• _The problem_:
Using the entries below, output exactly the line containing "sync_q <= 1'b0;" and all lines that follow it to the end.

*** Raw data Section Begins ***

[src/rtl/reset_seq_pkg.sv]
// rtl/reset_seq_pkg.sv - shared types and constants for the reset sequencer
//
// Contents:
//   state_e  : sequencer FSM states
//   LOSS_W   : width of the lock-loss event counter
//   sat_inc  : saturating increment for the lock-loss counter
package reset_seq_pkg;

    typedef enum logic [1:0] {
        WAIT_LOCK = 2'd0,
        HOLD      = 2'd1,
        GAP       = 2'd2,
        RUN       = 2'd3
    } state_e;

    localparam int LOSS_W = 8;

    function automatic logic [LOSS_W-1:0] sat_inc(input logic [LOSS_W-1:0] v);
        return (v == {LOSS_W{1'b1}}) ? v : v + LOSS_W'(1);
    endfunction

endpackage

[src/rtl/reset_seq_sync2.sv]
// rtl/reset_seq_sync2.sv - two-flop synchronizer, async active-high reset to 0
//
// Ports:
//   clk  in  destination clock
//   rst  in  asynchronous active-high reset, clears both flops
//   d_i  in  asynchronous input
//   q_o  out input synchronized to clk (two-cycle latency)
module sync2 (
    input  logic clk,
    input  logic rst,
    input  logic d_i,
    output logic q_o
);

    logic meta_q;
    logic sync_q;

    always_ff @(posedge clk or posedge rst) begin
        if (rst) begin
            meta_q <= 1'b0;
            sync_q <= 1'b0;
        end else begin
            meta_q <= d_i;
            sync_q <= meta_q;
        end
    end

    assign q_o = sync_q;

endmodule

*** Raw data Section Ends ***

• _Answer to this problem_:
            sync_q <= 1'b0;
        end else begin
            meta_q <= d_i;
            sync_q <= meta_q;
        end
    end

    assign q_o = sync_q;

endmodule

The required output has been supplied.